### Exercise instructions
The entries below contain a line with "place_area_sq_um = 128000" and a line with "6_report | 13.1 | 16.2 | 2.06". Quote exactly those two lines and all lines between them.
++++ Records for processing ++++
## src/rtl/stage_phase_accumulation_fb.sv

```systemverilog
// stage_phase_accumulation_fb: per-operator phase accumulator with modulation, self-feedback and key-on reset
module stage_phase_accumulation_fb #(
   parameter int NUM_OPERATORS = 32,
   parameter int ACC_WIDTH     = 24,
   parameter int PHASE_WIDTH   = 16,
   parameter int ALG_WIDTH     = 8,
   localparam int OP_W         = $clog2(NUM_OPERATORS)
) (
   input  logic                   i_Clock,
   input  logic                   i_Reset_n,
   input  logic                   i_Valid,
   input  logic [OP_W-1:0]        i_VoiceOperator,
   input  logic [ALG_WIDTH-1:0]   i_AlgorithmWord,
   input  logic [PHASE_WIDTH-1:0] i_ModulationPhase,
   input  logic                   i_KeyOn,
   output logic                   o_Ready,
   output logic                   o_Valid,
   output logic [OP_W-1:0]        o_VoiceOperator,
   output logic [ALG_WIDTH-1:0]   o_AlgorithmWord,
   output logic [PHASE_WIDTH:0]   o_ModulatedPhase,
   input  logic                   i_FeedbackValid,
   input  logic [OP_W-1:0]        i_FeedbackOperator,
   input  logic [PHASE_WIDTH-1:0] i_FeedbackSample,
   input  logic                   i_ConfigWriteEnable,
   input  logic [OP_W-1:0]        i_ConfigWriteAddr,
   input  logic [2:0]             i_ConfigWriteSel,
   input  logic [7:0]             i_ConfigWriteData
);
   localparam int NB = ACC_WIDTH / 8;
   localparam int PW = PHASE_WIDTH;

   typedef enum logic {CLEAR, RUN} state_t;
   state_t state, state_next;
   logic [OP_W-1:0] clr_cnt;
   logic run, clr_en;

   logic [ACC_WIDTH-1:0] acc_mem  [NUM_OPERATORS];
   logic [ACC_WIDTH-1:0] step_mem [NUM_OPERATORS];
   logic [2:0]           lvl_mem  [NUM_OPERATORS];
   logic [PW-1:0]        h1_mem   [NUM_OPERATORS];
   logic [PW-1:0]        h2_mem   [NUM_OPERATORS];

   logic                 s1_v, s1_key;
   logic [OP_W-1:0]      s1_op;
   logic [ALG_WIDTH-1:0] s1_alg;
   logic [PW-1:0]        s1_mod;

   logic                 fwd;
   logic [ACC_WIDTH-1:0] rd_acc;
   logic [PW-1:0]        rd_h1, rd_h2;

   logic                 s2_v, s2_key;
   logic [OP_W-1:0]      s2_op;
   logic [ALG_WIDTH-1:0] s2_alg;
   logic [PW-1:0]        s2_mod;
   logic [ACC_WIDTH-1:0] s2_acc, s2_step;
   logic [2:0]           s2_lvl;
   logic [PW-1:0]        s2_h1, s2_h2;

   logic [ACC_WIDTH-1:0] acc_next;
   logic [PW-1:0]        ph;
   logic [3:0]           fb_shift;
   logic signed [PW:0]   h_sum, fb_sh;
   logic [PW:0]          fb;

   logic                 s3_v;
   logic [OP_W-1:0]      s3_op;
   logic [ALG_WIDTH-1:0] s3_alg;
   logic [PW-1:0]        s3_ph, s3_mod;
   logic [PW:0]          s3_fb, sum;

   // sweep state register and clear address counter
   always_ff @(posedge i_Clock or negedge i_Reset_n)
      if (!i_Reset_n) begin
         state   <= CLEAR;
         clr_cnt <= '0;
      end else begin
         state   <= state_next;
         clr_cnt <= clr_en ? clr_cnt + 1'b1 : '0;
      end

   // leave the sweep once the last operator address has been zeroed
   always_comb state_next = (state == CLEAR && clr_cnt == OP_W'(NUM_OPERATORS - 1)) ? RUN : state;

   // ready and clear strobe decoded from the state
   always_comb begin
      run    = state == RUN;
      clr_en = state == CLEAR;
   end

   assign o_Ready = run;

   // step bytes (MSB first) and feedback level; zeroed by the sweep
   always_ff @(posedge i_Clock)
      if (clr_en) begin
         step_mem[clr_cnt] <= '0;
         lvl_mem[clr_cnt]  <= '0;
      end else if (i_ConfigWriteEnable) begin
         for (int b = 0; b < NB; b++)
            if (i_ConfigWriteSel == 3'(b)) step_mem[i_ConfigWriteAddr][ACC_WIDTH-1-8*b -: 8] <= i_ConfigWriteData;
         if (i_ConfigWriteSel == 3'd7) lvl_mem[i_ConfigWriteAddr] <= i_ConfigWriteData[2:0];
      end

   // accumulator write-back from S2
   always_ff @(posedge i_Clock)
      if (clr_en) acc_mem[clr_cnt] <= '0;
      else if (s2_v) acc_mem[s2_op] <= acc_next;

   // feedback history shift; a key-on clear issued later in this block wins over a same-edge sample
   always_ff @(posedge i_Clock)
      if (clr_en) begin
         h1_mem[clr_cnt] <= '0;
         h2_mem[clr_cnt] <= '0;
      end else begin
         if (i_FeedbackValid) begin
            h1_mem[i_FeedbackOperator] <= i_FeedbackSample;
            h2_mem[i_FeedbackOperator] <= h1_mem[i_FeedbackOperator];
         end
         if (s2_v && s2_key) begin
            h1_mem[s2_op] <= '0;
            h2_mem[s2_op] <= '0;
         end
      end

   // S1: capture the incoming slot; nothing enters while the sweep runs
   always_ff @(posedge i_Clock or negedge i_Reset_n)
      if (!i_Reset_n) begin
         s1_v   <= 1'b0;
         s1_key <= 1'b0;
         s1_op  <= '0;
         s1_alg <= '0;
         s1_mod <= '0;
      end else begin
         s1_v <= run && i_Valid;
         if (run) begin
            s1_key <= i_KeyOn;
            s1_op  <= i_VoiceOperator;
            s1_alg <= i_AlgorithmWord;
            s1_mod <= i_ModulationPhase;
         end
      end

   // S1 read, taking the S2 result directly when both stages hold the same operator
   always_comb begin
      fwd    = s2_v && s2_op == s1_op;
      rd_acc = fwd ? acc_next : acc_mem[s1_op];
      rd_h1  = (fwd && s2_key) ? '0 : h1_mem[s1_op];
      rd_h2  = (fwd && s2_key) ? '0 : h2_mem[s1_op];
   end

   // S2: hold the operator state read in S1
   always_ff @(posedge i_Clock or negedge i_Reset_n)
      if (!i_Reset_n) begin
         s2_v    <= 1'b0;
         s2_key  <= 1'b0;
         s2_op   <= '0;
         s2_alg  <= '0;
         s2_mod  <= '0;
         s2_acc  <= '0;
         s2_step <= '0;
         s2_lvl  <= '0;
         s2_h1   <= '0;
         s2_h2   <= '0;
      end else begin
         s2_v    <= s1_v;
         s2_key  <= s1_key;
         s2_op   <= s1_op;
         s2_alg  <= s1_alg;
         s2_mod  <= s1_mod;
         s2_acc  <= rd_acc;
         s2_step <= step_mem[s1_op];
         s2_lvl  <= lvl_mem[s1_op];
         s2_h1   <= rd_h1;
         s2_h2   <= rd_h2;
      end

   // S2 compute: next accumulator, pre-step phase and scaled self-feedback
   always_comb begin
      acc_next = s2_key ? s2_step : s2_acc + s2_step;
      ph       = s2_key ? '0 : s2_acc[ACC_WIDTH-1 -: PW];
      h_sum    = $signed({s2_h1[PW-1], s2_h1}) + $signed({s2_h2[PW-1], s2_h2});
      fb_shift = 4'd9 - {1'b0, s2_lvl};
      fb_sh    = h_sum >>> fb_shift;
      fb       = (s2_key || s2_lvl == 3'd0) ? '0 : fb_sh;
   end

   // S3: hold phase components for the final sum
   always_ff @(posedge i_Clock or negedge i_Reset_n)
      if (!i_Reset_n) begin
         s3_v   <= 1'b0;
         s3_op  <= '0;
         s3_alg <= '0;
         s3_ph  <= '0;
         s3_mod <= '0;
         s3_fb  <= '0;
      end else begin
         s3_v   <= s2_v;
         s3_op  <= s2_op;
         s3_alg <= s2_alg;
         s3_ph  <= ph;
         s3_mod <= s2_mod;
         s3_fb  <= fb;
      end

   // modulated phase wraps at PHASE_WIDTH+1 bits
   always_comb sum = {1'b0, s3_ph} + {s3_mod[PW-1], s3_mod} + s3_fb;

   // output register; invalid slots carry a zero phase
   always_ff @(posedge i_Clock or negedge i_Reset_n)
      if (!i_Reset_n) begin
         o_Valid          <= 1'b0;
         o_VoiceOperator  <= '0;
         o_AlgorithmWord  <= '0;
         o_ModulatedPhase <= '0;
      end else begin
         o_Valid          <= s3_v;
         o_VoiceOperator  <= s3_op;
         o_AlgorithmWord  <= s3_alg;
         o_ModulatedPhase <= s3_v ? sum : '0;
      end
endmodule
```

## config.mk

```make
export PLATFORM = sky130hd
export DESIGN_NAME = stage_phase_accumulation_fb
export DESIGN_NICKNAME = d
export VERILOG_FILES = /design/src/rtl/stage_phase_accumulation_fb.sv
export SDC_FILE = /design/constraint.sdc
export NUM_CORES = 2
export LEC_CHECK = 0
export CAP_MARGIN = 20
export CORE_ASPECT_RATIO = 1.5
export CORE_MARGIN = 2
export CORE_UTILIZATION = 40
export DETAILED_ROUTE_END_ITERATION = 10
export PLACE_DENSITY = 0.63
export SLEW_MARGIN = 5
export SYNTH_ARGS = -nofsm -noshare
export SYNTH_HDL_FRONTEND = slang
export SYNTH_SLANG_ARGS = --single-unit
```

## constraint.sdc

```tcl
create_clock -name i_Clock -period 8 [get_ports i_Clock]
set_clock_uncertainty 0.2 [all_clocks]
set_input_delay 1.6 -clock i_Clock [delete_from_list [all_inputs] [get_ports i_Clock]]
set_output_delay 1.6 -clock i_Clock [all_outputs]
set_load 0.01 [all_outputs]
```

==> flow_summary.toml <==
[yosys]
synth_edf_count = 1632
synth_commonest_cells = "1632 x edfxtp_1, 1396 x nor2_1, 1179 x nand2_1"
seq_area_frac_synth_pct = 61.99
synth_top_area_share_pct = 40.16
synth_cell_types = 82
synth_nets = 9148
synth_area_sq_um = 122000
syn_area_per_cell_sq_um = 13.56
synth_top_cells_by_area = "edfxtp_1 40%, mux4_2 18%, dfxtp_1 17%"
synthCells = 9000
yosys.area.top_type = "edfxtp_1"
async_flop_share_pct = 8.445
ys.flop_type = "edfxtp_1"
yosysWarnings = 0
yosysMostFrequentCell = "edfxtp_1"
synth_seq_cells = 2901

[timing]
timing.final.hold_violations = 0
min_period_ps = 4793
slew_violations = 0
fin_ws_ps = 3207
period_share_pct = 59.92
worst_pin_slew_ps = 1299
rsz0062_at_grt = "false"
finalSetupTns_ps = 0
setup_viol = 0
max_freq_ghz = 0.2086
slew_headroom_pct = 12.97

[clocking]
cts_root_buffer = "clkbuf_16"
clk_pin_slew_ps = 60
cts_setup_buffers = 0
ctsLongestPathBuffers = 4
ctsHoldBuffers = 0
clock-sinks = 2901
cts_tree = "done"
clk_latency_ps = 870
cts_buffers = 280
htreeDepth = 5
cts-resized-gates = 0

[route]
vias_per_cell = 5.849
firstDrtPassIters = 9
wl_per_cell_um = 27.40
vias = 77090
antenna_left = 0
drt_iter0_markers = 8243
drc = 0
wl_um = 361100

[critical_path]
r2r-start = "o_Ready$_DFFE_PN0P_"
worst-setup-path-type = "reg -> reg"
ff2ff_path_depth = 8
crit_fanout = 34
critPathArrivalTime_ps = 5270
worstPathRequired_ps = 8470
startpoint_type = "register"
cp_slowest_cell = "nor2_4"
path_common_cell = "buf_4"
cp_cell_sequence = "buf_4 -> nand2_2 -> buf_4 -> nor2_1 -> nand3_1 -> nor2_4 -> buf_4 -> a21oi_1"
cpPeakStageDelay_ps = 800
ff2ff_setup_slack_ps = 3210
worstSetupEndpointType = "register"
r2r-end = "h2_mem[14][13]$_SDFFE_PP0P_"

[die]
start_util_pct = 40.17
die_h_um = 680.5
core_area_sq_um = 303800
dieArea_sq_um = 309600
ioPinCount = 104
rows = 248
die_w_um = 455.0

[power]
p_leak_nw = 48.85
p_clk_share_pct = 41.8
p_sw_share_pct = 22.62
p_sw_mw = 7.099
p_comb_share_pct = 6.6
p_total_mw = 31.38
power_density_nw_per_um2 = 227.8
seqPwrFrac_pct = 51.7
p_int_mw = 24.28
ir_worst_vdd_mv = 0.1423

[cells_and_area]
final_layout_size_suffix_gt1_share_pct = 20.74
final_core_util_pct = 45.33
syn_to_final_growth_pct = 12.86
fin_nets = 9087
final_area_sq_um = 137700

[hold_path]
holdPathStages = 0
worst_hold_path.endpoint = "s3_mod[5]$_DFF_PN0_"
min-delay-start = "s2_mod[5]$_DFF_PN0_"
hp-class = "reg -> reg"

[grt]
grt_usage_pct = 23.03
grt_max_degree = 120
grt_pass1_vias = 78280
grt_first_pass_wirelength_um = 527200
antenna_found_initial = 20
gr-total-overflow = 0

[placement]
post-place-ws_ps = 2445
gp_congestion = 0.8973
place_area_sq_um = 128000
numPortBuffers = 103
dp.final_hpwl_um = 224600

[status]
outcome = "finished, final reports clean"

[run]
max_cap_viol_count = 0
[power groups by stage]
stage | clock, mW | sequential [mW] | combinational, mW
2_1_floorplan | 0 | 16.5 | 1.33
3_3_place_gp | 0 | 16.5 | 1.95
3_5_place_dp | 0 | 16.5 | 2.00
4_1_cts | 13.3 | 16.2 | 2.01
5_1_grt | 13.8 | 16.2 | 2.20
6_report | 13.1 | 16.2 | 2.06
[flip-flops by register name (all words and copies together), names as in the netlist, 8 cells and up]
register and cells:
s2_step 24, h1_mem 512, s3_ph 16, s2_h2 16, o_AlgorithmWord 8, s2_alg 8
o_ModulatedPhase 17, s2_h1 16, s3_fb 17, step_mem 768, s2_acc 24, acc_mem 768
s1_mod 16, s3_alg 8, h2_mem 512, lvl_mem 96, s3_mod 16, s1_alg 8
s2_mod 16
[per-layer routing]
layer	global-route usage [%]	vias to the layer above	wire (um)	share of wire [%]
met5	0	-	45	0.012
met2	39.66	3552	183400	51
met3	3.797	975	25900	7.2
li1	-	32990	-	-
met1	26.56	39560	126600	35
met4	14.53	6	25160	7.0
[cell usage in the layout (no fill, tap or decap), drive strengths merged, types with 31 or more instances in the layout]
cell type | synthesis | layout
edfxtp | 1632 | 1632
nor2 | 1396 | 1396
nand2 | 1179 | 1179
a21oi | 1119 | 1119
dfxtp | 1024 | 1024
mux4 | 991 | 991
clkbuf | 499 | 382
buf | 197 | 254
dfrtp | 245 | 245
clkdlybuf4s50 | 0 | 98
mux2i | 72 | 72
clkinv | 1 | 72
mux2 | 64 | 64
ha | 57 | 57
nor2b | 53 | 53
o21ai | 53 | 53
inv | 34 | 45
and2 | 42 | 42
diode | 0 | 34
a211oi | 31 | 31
++++
### Task output
place_area_sq_um = 128000
numPortBuffers = 103
dp.final_hpwl_um = 224600

[status]
outcome = "finished, final reports clean"

[run]
max_cap_viol_count = 0
[power groups by stage]
stage | clock, mW | sequential [mW] | combinational, mW
2_1_floorplan | 0 | 16.5 | 1.33
3_3_place_gp | 0 | 16.5 | 1.95
3_5_place_dp | 0 | 16.5 | 2.00
4_1_cts | 13.3 | 16.2 | 2.01
5_1_grt | 13.8 | 16.2 | 2.20
6_report | 13.1 | 16.2 | 2.06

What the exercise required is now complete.